Bentrovata, Ciccotonno. Ebbene sì, da qualche giorno per Montaguto ricomincia l’incubo. Un incubo durato già cinque anni – a fasi alterne – a causa della frana che nel 2010 giunse finanche a bloccare la ferrovia. Adesso è il turno di un nuovo movimento di terra che ha avuto luogo nel territorio di Greci, precisamente al km 38,800 della SS90. Martedì 3 dicembre l’Anas ha chiuso al traffico il tratto di statale compreso tra i km 37,700 (bivio Savignano Irpino) e 48,300 (confine Campania-Puglia). E la chiusura potrebbe durare un bel po’.

Sul sito dell’Anas è possibile leggere: “Dalle ore 17,00 del 04/12/2013, chiusura al transito veicolare a tempo indeterminato il tratto compreso tra il bivio di Savignano Irpino e il bivio di Montaguto, consentendo il transito ai soli residenti. Il traffico veicolare con portata inferiore a 3,5 t, gli autobus di linea ed i mezzi di soccorso vengono deviati sulla viabilità comunale del Comune di Savignano Irpino (c.d. Comunale Ciccotonno) che si innesta sulla SS90 in corrispondenza del bivio di Savignano Irpino e bivio di Panni. I mezzi con portata superiore a 3,5 t utilizzeranno come percorso alternativo l’A16 tra gli svincoli di Grottaminarda e Candela”.

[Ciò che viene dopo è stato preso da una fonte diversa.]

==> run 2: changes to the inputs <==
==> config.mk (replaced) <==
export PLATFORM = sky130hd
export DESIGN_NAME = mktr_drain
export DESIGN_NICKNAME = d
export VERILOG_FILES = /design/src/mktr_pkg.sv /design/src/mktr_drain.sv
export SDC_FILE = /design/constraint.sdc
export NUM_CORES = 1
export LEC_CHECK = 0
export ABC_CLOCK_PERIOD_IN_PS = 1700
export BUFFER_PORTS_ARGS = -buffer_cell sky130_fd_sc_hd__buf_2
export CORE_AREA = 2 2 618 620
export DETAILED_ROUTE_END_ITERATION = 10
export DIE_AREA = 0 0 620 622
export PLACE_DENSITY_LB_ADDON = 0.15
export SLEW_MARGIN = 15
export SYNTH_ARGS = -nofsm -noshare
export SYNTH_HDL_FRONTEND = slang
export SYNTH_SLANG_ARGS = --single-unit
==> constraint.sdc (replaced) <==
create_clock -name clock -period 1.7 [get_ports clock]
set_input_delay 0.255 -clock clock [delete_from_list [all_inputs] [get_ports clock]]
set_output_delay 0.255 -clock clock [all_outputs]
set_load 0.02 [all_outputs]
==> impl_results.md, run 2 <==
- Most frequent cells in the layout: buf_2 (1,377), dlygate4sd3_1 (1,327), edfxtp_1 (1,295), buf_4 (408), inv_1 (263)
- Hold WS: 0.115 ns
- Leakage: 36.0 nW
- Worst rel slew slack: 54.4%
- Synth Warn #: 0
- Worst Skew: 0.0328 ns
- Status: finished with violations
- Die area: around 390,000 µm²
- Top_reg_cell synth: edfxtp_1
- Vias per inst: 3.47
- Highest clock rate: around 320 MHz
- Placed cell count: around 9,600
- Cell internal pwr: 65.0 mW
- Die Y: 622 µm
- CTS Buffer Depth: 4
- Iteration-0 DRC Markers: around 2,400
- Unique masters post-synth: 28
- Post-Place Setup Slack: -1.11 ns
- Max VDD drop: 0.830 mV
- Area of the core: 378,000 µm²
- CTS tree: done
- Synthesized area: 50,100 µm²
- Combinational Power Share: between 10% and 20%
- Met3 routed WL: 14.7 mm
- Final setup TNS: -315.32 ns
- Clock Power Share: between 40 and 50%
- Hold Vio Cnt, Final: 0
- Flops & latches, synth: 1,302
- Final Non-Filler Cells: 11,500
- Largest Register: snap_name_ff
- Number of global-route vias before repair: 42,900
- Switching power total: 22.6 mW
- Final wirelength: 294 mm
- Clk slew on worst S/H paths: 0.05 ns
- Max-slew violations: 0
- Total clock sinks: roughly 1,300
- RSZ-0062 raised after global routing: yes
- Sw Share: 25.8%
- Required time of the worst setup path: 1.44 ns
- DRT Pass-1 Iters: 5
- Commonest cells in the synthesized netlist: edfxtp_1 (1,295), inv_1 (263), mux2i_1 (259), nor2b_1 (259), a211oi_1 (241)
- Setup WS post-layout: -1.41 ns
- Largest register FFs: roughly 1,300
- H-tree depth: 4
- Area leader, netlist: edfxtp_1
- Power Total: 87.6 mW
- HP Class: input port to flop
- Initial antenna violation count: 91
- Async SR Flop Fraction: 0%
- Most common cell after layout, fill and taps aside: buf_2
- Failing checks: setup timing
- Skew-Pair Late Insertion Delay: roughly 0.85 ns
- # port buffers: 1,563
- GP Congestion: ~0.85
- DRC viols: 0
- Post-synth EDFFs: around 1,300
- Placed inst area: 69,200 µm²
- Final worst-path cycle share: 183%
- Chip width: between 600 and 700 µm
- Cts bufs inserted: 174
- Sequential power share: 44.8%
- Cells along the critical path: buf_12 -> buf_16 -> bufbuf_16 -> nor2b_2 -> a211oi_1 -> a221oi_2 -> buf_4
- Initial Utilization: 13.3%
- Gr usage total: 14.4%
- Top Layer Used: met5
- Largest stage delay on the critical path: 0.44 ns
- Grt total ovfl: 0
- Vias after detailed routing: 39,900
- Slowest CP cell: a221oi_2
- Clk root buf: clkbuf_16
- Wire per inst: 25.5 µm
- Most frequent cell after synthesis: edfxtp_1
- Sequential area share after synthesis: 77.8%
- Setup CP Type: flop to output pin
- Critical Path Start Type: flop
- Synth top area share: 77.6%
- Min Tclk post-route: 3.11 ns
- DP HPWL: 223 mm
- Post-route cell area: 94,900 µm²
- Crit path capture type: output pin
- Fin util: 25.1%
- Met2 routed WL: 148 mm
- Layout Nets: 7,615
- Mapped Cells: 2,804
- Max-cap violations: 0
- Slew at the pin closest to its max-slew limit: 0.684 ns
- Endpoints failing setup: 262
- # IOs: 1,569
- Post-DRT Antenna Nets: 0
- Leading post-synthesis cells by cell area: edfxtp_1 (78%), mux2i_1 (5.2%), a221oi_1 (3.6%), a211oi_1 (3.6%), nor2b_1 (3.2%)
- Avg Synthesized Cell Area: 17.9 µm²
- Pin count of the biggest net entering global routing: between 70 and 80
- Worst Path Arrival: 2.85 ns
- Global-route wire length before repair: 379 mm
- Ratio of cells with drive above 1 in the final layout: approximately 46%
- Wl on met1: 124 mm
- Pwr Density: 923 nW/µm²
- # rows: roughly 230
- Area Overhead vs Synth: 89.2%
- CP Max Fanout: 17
$ cat src/rhpd_pkg.sv
`default_nettype none

package rhpd_pkg;

  localparam int CfgW   = 13;
  localparam int PosW   = 12;
  localparam int ChanW  = 2;
  localparam int RunW   = 5;
  localparam int MaxDim = 4096;

  localparam logic [CfgW-1:0] WidthReset  = 13'd640;
  localparam logic [CfgW-1:0] HeightReset = 13'd480;

  // parse phase codes
  localparam logic [1:0] PH_FIRST    = 2'd0;
  localparam logic [1:0] PH_PAIR_LOW = 2'd1;
  localparam logic [1:0] PH_RUN_HIGH = 2'd2;
  localparam logic [1:0] PH_RUN_LOW  = 2'd3;

  // commands from the controller to the datapath
  typedef struct packed {
    logic load_in;   // input transfer this cycle
    logic emit_run;  // emit the next byte of a pending run
  } rhpd_cmd_t;

  // status from the datapath to the controller
  typedef struct packed {
    logic in_run;    // the offered character closes a run header
    logic rem_last;  // one run byte left to emit
    logic out_free;  // output register can take a byte this cycle
  } rhpd_stat_t;

endpackage

`default_nettype wire

$ cat src/rhpd_regs.sv
`default_nettype none

module rhpd_regs (
  input  wire logic                       clk,
  input  wire logic                       rst,
  input  wire logic                       psel,
  input  wire logic                       penable,
  input  wire logic                       pwrite,
  input  wire logic [2:0]                 paddr,
  input  wire logic [31:0]                pwdata,
  output logic      [31:0]                prdata,
  output logic                            pready,
  output logic      [rhpd_pkg::CfgW-1:0]  image_width,
  output logic      [rhpd_pkg::CfgW-1:0]  image_height
);
  import rhpd_pkg::*;

  logic wr_en;

  assign pready = 1'b1;
  assign wr_en  = psel & penable & pwrite;

  always_ff @(posedge clk) begin
    if (rst) begin
      image_width  <= WidthReset;
      image_height <= HeightReset;
    end else if (wr_en) begin
      if (paddr[2]) begin
        image_height <= pwdata[CfgW-1:0];
      end else begin
        image_width <= pwdata[CfgW-1:0];
      end
    end
  end

  always_comb begin
    prdata = 32'd0;
    if (paddr[2]) begin
      prdata[CfgW-1:0] = image_height;
    end else begin
      prdata[CfgW-1:0] = image_width;
    end
  end

endmodule

`default_nettype wire

$ cat src/rhpd_ctrl.sv
`default_nettype none

module rhpd_ctrl (
  input  wire logic                  clk,
  input  wire logic                  rst,
  input  wire logic                  s_tvalid,
  output logic                       s_tready,
  input  wire rhpd_pkg::rhpd_stat_t  stat,
  output rhpd_pkg::rhpd_cmd_t        cmd
);
  import rhpd_pkg::*;

  localparam logic ST_ACCEPT = 1'b0;
  localparam logic ST_RUN    = 1'b1;

  logic state;
  logic state_next;

  always_comb begin
    state_next   = state;
    s_tready     = 1'b0;
    cmd.load_in  = 1'b0;
    cmd.emit_run = 1'b0;
    case (state)
      ST_ACCEPT: begin
        s_tready    = stat.out_free;
        cmd.load_in = s_tvalid & stat.out_free;
        if (cmd.load_in && stat.in_run) begin
          state_next = ST_RUN;
        end
      end
      ST_RUN: begin
        cmd.emit_run = stat.out_free;
        if (stat.out_free && stat.rem_last) begin
          state_next = ST_ACCEPT;
        end
      end
      default: begin
        state_next = ST_ACCEPT;
      end
    endcase
  end

  always_ff @(posedge clk) begin
    if (rst) begin
      state <= ST_ACCEPT;
    end else begin
      state <= state_next;
    end
  end

endmodule

`default_nettype wire

$ cat src/rhpd_datapath.sv
`default_nettype none

module rhpd_datapath (
  input  wire logic                       clk,
  input  wire logic                       rst,
  input  wire logic [rhpd_pkg::CfgW-1:0]  image_width,
  input  wire logic [rhpd_pkg::CfgW-1:0]  image_height,
  input  wire logic [7:0]                 char_code,
  input  wire logic                       frame_start,
  input  wire rhpd_pkg::rhpd_cmd_t        cmd,
  output rhpd_pkg::rhpd_stat_t            stat,
  output logic                            out_valid,
  input  wire logic                       out_ready,
  output logic      [7:0]                 byte_value,
  output logic      [rhpd_pkg::ChanW-1:0] channel,
  output logic      [rhpd_pkg::PosW-1:0]  column,
  output logic      [rhpd_pkg::PosW-1:0]  row,
  output logic                            out_of_range,
  output logic                            last_of_run
);
  import rhpd_pkg::*;

  logic [1:0]       phase;
  logic [1:0]       phase_eff;
  logic [7:0]       high_char;
  logic [RunW-1:0]  rem;
  logic [7:0]       run_value;
  logic [ChanW-1:0] chan_pos;
  logic [PosW-1:0]  col_pos;
  logic [PosW-1:0]  row_pos;

  logic [7:0]       nib_hi;
  logic [7:0]       nib_lo;
  logic [7:0]       pair_byte;
  logic [CfgW-1:0]  width_eff;
  logic [CfgW-1:0]  col_inc;
  logic             emit_in;
  logic             emit_any;
  logic [7:0]       emit_value;
  logic             emit_last;

  function automatic logic [7:0] nibble_of(input logic [7:0] ch);
    if (ch >= "A" && ch <= "F") begin
      nibble_of = ch - 8'("A") + 8'd10;
    end else begin
      nibble_of = ch - 8'("0");
    end
  endfunction

  always_comb begin
    phase_eff   = frame_start ? PH_FIRST : phase;
    nib_hi      = nibble_of(high_char);
    nib_lo      = nibble_of(char_code);
    pair_byte   = {nib_hi[3:0] | nib_lo[7:4], nib_lo[3:0]};

    stat.in_run   = (phase_eff == PH_RUN_LOW);
    stat.rem_last = (rem == RunW'(1));
    stat.out_free = ~out_valid | out_ready;

    emit_in  = cmd.load_in &
               ((phase_eff == PH_PAIR_LOW) || (phase_eff == PH_RUN_LOW));
    emit_any = emit_in | cmd.emit_run;

    // run bytes after the first come from the held value
    emit_value = cmd.emit_run ? run_value : pair_byte;
    emit_last  = cmd.emit_run ? stat.rem_last : (phase_eff == PH_PAIR_LOW);

    // clamp width into 1..MaxDim
    if (image_width == '0) begin
      width_eff = CfgW'(1);
    end else if (image_width > CfgW'(MaxDim)) begin
      width_eff = CfgW'(MaxDim);
    end else begin
      width_eff = image_width;
    end
    col_inc = {1'b0, col_pos} + CfgW'(1);
  end

  always_ff @(posedge clk) begin
    if (rst) begin
      phase     <= PH_FIRST;
      rem       <= '0;
      chan_pos  <= '0;
      col_pos   <= '0;
      row_pos   <= '0;
      out_valid <= 1'b0;
    end else begin
      if (emit_any) begin
        out_valid <= 1'b1;
      end else if (out_ready) begin
        out_valid <= 1'b0;
      end

      if (cmd.load_in) begin
        case (phase_eff)
          PH_FIRST: begin
            if (char_code >= "a" && char_code <= "z") begin
              rem   <= RunW'(char_code - 8'("a") + 8'd2);
              phase <= PH_RUN_HIGH;
            end else begin
              phase <= PH_PAIR_LOW;
            end
          end
          PH_PAIR_LOW: phase <= PH_FIRST;
          PH_RUN_HIGH: phase <= PH_RUN_LOW;
          PH_RUN_LOW: begin
            rem   <= rem - RunW'(1);
            phase <= PH_FIRST;
          end
          default: phase <= PH_FIRST;
        endcase
      end else if (cmd.emit_run) begin
        rem <= rem - RunW'(1);
      end

      if (cmd.load_in && frame_start) begin
        chan_pos <= '0;
        col_pos  <= '0;
        row_pos  <= '0;
      end else if (emit_any) begin
        if (chan_pos == ChanW'(2)) begin
          chan_pos <= '0;
          if (col_inc >= width_eff) begin
            col_pos <= '0;
            if (row_pos != {PosW{1'b1}}) begin
              row_pos <= row_pos + PosW'(1);
            end
          end else begin
            col_pos <= col_inc[PosW-1:0];
          end
        end else begin
          chan_pos <= chan_pos + ChanW'(1);
        end
      end
    end
  end

  always_ff @(posedge clk) begin
    if (cmd.load_in && (phase_eff == PH_FIRST || phase_eff == PH_RUN_HIGH)) begin
      high_char <= char_code;
    end
    if (emit_in) begin
      run_value <= pair_byte;
    end
    if (emit_any) begin
      byte_value   <= emit_value;
      channel      <= chan_pos;
      column       <= col_pos;
      row          <= row_pos;
      out_of_range <= ({1'b0, row_pos} >= image_height);
      last_of_run  <= emit_last;
    end
  end

endmodule

`default_nettype wire

$ cat src/rle_hex_pixel_decoder.sv
// A byte appears on the output in the cycle after the transfer that causes it.
// Throughput: one character per cycle while s_tready is high; a pair gives one byte,
// a run letter plus pair gives 2..27 bytes at one per cycle, input held as it drains.
// One output register paces any source: one byte per cycle while m_tready is high.
// Reset (rst, synchronous): clears parse phase, position and output valid;
// image_width returns to 640 and image_height to 480.
`default_nettype none

module rle_hex_pixel_decoder (
  input  wire logic        clk,
  input  wire logic        rst,
  // configuration port
  input  wire logic        psel,
  input  wire logic        penable,
  input  wire logic        pwrite,
  input  wire logic [2:0]  paddr,
  input  wire logic [31:0] pwdata,
  output logic      [31:0] prdata,
  output logic             pready,
  // character stream in
  input  wire logic        s_tvalid,
  output logic             s_tready,
  input  wire logic [7:0]  s_tdata,   // [7:0] char_code
  input  wire logic [0:0]  s_tuser,   // [0] frame_start
  // colour bytes out
  output logic             m_tvalid,
  input  wire logic        m_tready,
  output logic      [39:0] m_tdata,   // [7:0] byte_value, [9:8] channel,
                                      // [21:10] column, [33:22] row, [39:34] zero
  output logic             m_tlast,   // last_of_run
  output logic      [0:0]  m_tuser    // [0] out_of_range
);
  import rhpd_pkg::*;

  logic [CfgW-1:0]  image_width;
  logic [CfgW-1:0]  image_height;
  rhpd_cmd_t        cmd;
  rhpd_stat_t       stat;
  logic [7:0]       byte_value;
  logic [ChanW-1:0] channel;
  logic [PosW-1:0]  column;
  logic [PosW-1:0]  row;
  logic             out_of_range;

  // Register file: width at byte address 0, height at byte address 4.
  rhpd_regs u_regs (
    .clk          (clk),
    .rst          (rst),
    .psel         (psel),
    .penable      (penable),
    .pwrite       (pwrite),
    .paddr        (paddr),
    .pwdata       (pwdata),
    .prdata       (prdata),
    .pready       (pready),
    .image_width  (image_width),
    .image_height (image_height)
  );

  // Controller: take characters, or hold input while a run drains.
  rhpd_ctrl u_ctrl (
    .clk      (clk),
    .rst      (rst),
    .s_tvalid (s_tvalid),
    .s_tready (s_tready),
    .stat     (stat),
    .cmd      (cmd)
  );

  // Datapath: parse state, pixel position and the output register.
  rhpd_datapath u_dp (
    .clk          (clk),
    .rst          (rst),
    .image_width  (image_width),
    .image_height (image_height),
    .char_code    (s_tdata),
    .frame_start  (s_tuser[0]),
    .cmd          (cmd),
    .stat         (stat),
    .out_valid    (m_tvalid),
    .out_ready    (m_tready),
    .byte_value   (byte_value),
    .channel      (channel),
    .column       (column),
    .row          (row),
    .out_of_range (out_of_range),
    .last_of_run  (m_tlast)
  );

  // Pack the result fields, lowest field first, padded to whole bytes.
  assign m_tdata    = {6'd0, row, column, channel, byte_value};
  assign m_tuser[0] = out_of_range;

endmodule

`default_nettype wire

$ cat config.mk
export PLATFORM = sky130hd
export DESIGN_NAME = rle_hex_pixel_decoder
export DESIGN_NICKNAME = d
export VERILOG_FILES = /design/src/rhpd_pkg.sv /design/src/rhpd_regs.sv /design/src/rhpd_ctrl.sv /design/src/rhpd_datapath.sv /design/src/rle_hex_pixel_decoder.sv
export SDC_FILE = /design/constraint.sdc
export NUM_CORES = 1
export LEC_CHECK = 0
export BUFFER_PORTS_ARGS = -buffer_cell sky130_fd_sc_hd__clkbuf_2
export CAP_MARGIN = 20
export CORE_MARGIN = 2
export CORE_UTILIZATION = 48
export DETAILED_ROUTE_END_ITERATION = 16
export GPL_ROUTABILITY_DRIVEN = 1
export PLACE_DENSITY = 0.72
export SLEW_MARGIN = 20
export SYNTH_ARGS = -nofsm -noshare
export SYNTH_HDL_FRONTEND = slang
export SYNTH_SLANG_ARGS = --single-unit
$ cat constraint.sdc
create_clock -name clk -period 3 [get_ports clk]
set_input_delay 0.3 -clock clk [delete_from_list [all_inputs] [get_ports clk]]
set_output_delay 0.3 -clock clk [all_outputs]
set_load 0.01 [all_outputs]
Yosys cells after proc, flatten, opt, wreduce, memory -nomap -nowiden
Index checks and enable logic that the tools add are counted.
{"block": "word_totals", "reg_bits": 113, "input_bits": 51, "wordCells": 100}
{"block": "op_classes", "add_sub_neg": 12, "order_cmp": 9, "eq_ne": 8, "n_mux": 24, "bitwise": 10, "reduce_logical": 20}
{"cell": "$mux W13", "count": 3}
{"cell": "$ge A8 B7 Y1 const B", "count": 3}
{"cell": "$le A8 B7 Y1 const B", "count": 3}
{"cell": "$mux W8", "count": 2}
{"cell": "$mux W5", "count": 3}
{"cell": "$add A12 B1 Y13 const B", "count": 1}
{"cell": "$ge A12 B13 Y1", "count": 1}
{"cell": "$ge A13 B13 Y1", "count": 1}
{"cell": "$gt A13 B13 Y1 const B", "count": 1}
{"cell": "$logic_not A13 Y1", "count": 1}
{"cell": "$add A12 B1 Y12 const B", "count": 1}
{"cell": "$mux W12", "count": 1}
{"cell": "$ne A12 B12 Y1 const B", "count": 1}
{"cell": "$pmux W5 S2", "count": 1}
{"cell": "$sub A5 B1 Y5 const B", "count": 2}
{"cell": "$add A8 B4 Y8 const B", "count": 1}
{"cell": "$mux W1", "count": 8}
{"cell": "$sub A4 B1 Y4 const B", "count": 2}
{"cell": "$sub A8 B6 Y8 const B", "count": 1}
{"cell": "$sub A8 B7 Y8 const B", "count": 1}
{"cell": "$logic_and A1 B1 Y1", "count": 7}
{"cell": "$eq A2 B2 Y1 const B", "count": 3}
{"cell": "$mux W2", "count": 3}
{"cell": "$ne A3 B3 Y1 const B", "count": 2}
{"cell": "19 further kinds", "count": 30}

Logic depth before layout (Yosys ltp)
Gate-level depths: netlist (run 1).
{"block": "depth", "depth_word": 7, "depth_mapped": 12}

Modules after synthesis
Synthesis (run 1) repeated with hierarchy kept, for this count alone.
{"block": "unflattened", "cells_unflattened": 618, "area_unflattened_um2": 6322.3}
{"mod": "rhpd_datapath", "instances": 1, "cells_each": 463, "area_per_inst_um2": 4798.4}
{"mod": "rhpd_regs", "instances": 1, "cells_each": 142, "area_per_inst_um2": 1418.9}
{"mod": "rhpd_ctrl", "instances": 1, "cells_each": 6, "area_per_inst_um2": 56.3}
{"mod": "rle_hex_pixel_decoder", "instances": 1, "cells_each": 7, "area_per_inst_um2": 48.8}

Least setup slack after synthesis (run 1)
No wires, ideal clock.
{"block": "synth_path", "path_type": "flip-flop to flip-flop", "from": "reg u_dp.col_pos[2]", "to": "reg u_dp.col_pos[11]", "setup_time_ns": 0.060, "t_arrival_ns": 2.682, "required_time_ns": 2.940, "setup_slack_ns": 0.258, "stages_incl_launch_ff": 13, "path_buffers": 0, "path_cell_list": "dfxtp_1 > and3_1 > and3_1 > and2_1 > and3_1 > xor2_1 > ha_1 > nand4_1 > a211oi_1 > a21oi_2 > nand2_1 > nor4_1 > a22o_1"}
{"block": "synth_via", "elab_chain_len": 3}
{"item": "start: declaration", "line": "rhpd_datapath.sv:29", "rtl": "logic [PosW-1:0] col_pos;"}
{"item": "start signal: assignment", "line": "rhpd_datapath.sv:129", "rtl": "col_pos <= col_inc[PosW-1:0];"}
{"item": "$add A12 B1 Y13 (*)", "line": "rhpd_datapath.sv:76", "rtl": "col_inc = {1'b0, col_pos} + CfgW'(1);"}
{"item": "$ge A13 B13 Y1", "line": "rhpd_datapath.sv:123", "rtl": "if (col_inc >= width_eff) begin"}
{"item": "$mux W12 (*)", "line": "rhpd_datapath.sv:123"}
Mark *: on every way between the ends. The rest lies on a longest branch, timed or not.
A chain may end at the register's enable or synchronous reset.

Final worst setup path (run 1)
{"block": "layout_path", "from": "reg u_dp.col_pos[2]", "to": "reg u_dp.row_pos[8]"}
{"block": "layout_via", "elab_chain_len": 3}
{"item": "$add A12 B1 Y13", "line": "rhpd_datapath.sv:76"}
{"item": "$ge A13 B13 Y1", "line": "rhpd_datapath.sv:123"}
{"item": "$reduce_and A4 Y1 (no line)"}
{"item": "end signal: assignment", "line": "rhpd_datapath.sv:126", "rtl": "row_pos <= row_pos + PosW'(1);"}
{"item": "end: declaration", "line": "rhpd_datapath.sv:30", "rtl": "logic [PosW-1:0] row_pos;"}
No other way between the ends.

==> run metrics, run 1 <==
Core Region 12500 um2; final worst path period share about 97%; hold_buf cts 0; drt pass-1 iters 5; DIE HEIGHT 116 um; Final Max Slew Viols 0; critical path data required time 3.31 ns; cell taking the most area after synthesis edfxtp_1; Port Buffer Count 80; Post-synth EDFFs 52; DRC viols 0; Post-Route Utilization 58.4%; mapped cell area 6060 um2; I/O pins 128; highest clock rate 345 MHz; Yosys cell types 63; Die Footprint 13500 um2; Fillers 1051; Synth warnings 0; critical path peak fanout 6; root buf cell clkbuf_16; crit path capture type register; CP Cell Sequence and3_4 > and3_4 > and2_4 > nand4_1 > xnor2_2 > ha_1 > nand4_1 > a211oi_2 > a21oi_2 > buf_12 > buf_4 > a21oi_2 > a21oi_1 > a31o_2; setup_tns 0 ns; H-tree Lvls 4; Tmin final 2.90 ns; initial core utilization between 40% and 50%; final count of hold timing violations 0; clk_skew 0.0118 ns; # setup viols final 0; pre-CTS WS 0.0672 ns; worst hold path class input pin to register; ANT nets after route 0; area grow syn2layout 20.2%; share of the synthesized area in the top cell type 25.8%; gr ovfl total 0; placed instance count 865; CTS clk-pin slew, worst paths 0.05 ns; PwrDens ~540 nW/um2; CTS tree built; num rows 41; Multi-input gate area 3030 um2; Clock Tree Buf Depth 2; layout cells sized above 1 23.9%; Mapped Cells around 620; initial antenna violation count 0; Iter 0 DRT Violations 411; Post-synth ARST share 0%; gp weighted congestion around 0.89; Worst-Skew Late Latency 0.42 ns; status completed; sequential fraction of the synthesis area a little under half; design area 7280 um2; number of synthesized register bits 113; Total GRT Usage between 20% and 30%; CTS buffer count 17; WL per Instance 15.0 um; syn_area_per_cell 9.74 um2; Synth top cells by count 99 x nand2_1, 61 x dfxtp_1, 52 x edfxtp_1; first-pass GRT wire length 21.6 mm; Worst slew margin between 40% and 50%; most frequent cell after synthesis nand2_1; worst-path cell with the longest stage delay dfxtp_1; final non-filler cell total 899; Vias between 4000 and 5000; vias per inst between 5 and 6; Register Area 2790 um2; placed inst area 6590 um2; WS Path Type register to register; R2R Setup Slk 0.1 ns; Leakage 3.04 nW; top cells by area, synth edfxtp_1 26%, dfxtp_1 20%, ha_1 8.5%, nand2_1 6.1%, a21oi_1 4.2%; startpoint types register; max_cap viols 0; nets@finish slightly above 800; post-route setup slack 0.0997 ns; main flop type after synthesis dfxtp_1; Peak supply drop roughly 310 uV; Detailed Route WL 13.5 mm; Critical Path AT 3.21 ns; DIE WIDTH about 120 um; largest net degree at the start of global routing 32; vias in the first global route 4402; clk sinks 113; Tightest Pin Transition roughly 0.87 ns; post-DP HPWL roughly 9.8 mm; slowest stage delay, CP 0.34 ns; diodes inserted 0
[report_power, final]
part           internal [W]  switching [W]
clock               0.00132       0.000683
sequential          0.00165      0.0000241
combinational      0.000104       0.000180
[repair_timing]
| item | CTS | global route |
|---|---|---|
| buffers inserted | 0 | 2 |
| gates resized for setup | 0 | 15 |
| endpoints found under the hold margin | 0 | 0 |
| setup endpoints to repair | 0 | 21 |
[worst paths after layout]
path	endpoint	cells after the start	from
max	u_dp.row_pos[8]$_SDFFE_PP0P_	14	u_dp.col_pos[2]$_SDFFE_PP0P_
min	u_dp.high_char[7]$_DFFE_PP_	1	s_tdata[7]
max reg2reg	u_dp.row_pos[8]$_SDFFE_PP0P_	14	u_dp.col_pos[2]$_SDFFE_PP0P_
min reg2reg	u_regs.image_height[2]$_SDFFE_PP0P_	2	u_regs.image_height[2]$_SDFFE_PP0P_
[layout by cell type (no fill, tap or decap), types with 20 or more instances in the layout]
cell       count
nand2_1       99
nand3_1       20
dfxtp_1       57
a21oi_1       50
clkbuf_16     20
ha_1          41
conb_1        26
edfxtp_1      52
clkbuf_2      80
nor2_1        37
inv_1         31
[layout make-up]
class / instances / share of cell area [%]
multi-input cells: 458 / 41.7
flip-flops and latches: 113 / 38.3
clock buffers: 24 / 7.36
repair buffers: 93 / 7.18
well taps: 172 / 2.96
inverters: 31 / 1.60
clock inverters: 8 / 0.962
[kinds of logic (layout without fill, tap and decap cells)]
logic type / count (synthesis) / after routing / synth area share [%]
and+or+nand+nor: 220 / 220 / 17.8
AOI/OAI and AO/OA: 126 / 126 / 13.9
DFF: 113 / 113 / 46.0
buffers and inverters: 75 / 156 / 6.38
adders and majority gates: 41 / 41 / 8.47
xor gates and xnor gates: 24 / 24 / 3.47
muxes: 21 / 21 / 3.86
other: 2 / 26 / 0.124
[state kept, by name, indices dropped and copies added, names as in the netlist]
name                 flops
u_regs.image_height     13
u_regs.image_width      13
u_dp.col_pos            12
u_dp.column             12
u_dp.row                12
u_dp.row_pos            12
u_dp.byte_value          8
u_dp.high_char           8
u_dp.run_value           8
u_dp.rem                 5
u_dp.chan_pos            2
u_dp.channel             2
u_dp.phase               2
u_ctrl.state             1
u_dp.last_of_run         1
u_dp.out_of_range        1
u_dp.out_valid           1
[stage by stage]
| step | hold WS [ns] | total power [W] |
|---|---|---|
| after global placement | 0.459 | 0.00197 |
| after global routing | 0.0933 | 0.00409 |
| after detailed placement | 0.462 | 0.00198 |
| final | 0.104 | 0.00396 |
| after CTS | 0.0865 | 0.00399 |
| after floorplan | 0.399 | 0.00191 |
[layer usage]
layer	vias up	routed length [um]	GRT usage, %
li1	2337	-	-
met1	2244	6070	27.6
met2	165	6350	32.6
met3	17	784	4.31
met4	0	248	8.81
met5	-	0	0
[worst max-delay path: cells and delay by family (launching register included)]
| kind | cells | cell delay [ns] |
|---|---|---|
| AOI/OAI and AO/OA | 5 | 0.88 |
| and+or+nand+nor | 5 | 0.81 |
| DFF | 1 | 0.34 |
| buffers and inverters | 2 | 0.29 |
| adders and majority gates | 1 | 0.28 |
| xor gates and xnor gates | 1 | 0.20 |
(Power assumes the default switching activity.)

Tempistiche ancora non ce ne sono. Si parla di tanti giorni, forse addirittura mesi. Ieri si è tenuta una riunione tra i comuni, l’Anas e l’Autorità di Bacino, col professor Di Santo che dovrà redigere una relazione da inviare al prefetto. Si cerca ancora di capire la reale entità dei danni. E’ stata convocata anche la Protezione civile, quella nazionale e quella regionale. Da queste parti, quello di restare bloccati è una vera e propria fobia. Si è lottato tanto, per mettere in sicurezza la frana di Montaguto, e adesso scoppia una nuova emergenza.

Settimana prossima potrebbe essere convocata una conferenza di servizi, ma adesso le competenze spetteranno al prefetto di Avellino, S.E. Umberto Guidato. Bisogna capire anzitutto chi si prenderà la responsabilità di questi interventi e capire come intervenire. Si prevedono tempi lunghissimi, probabilmente addirittura qualche mese, ma non è possibile ancora fare una stima precisa. Rispetto alla frana di Montaguto, infatti, qui è più concreto il rischio di danni ai mezzi che transitano.
Per i montagutesi, al momento, non c’è altra strada da percorrere che la Ciccotonno.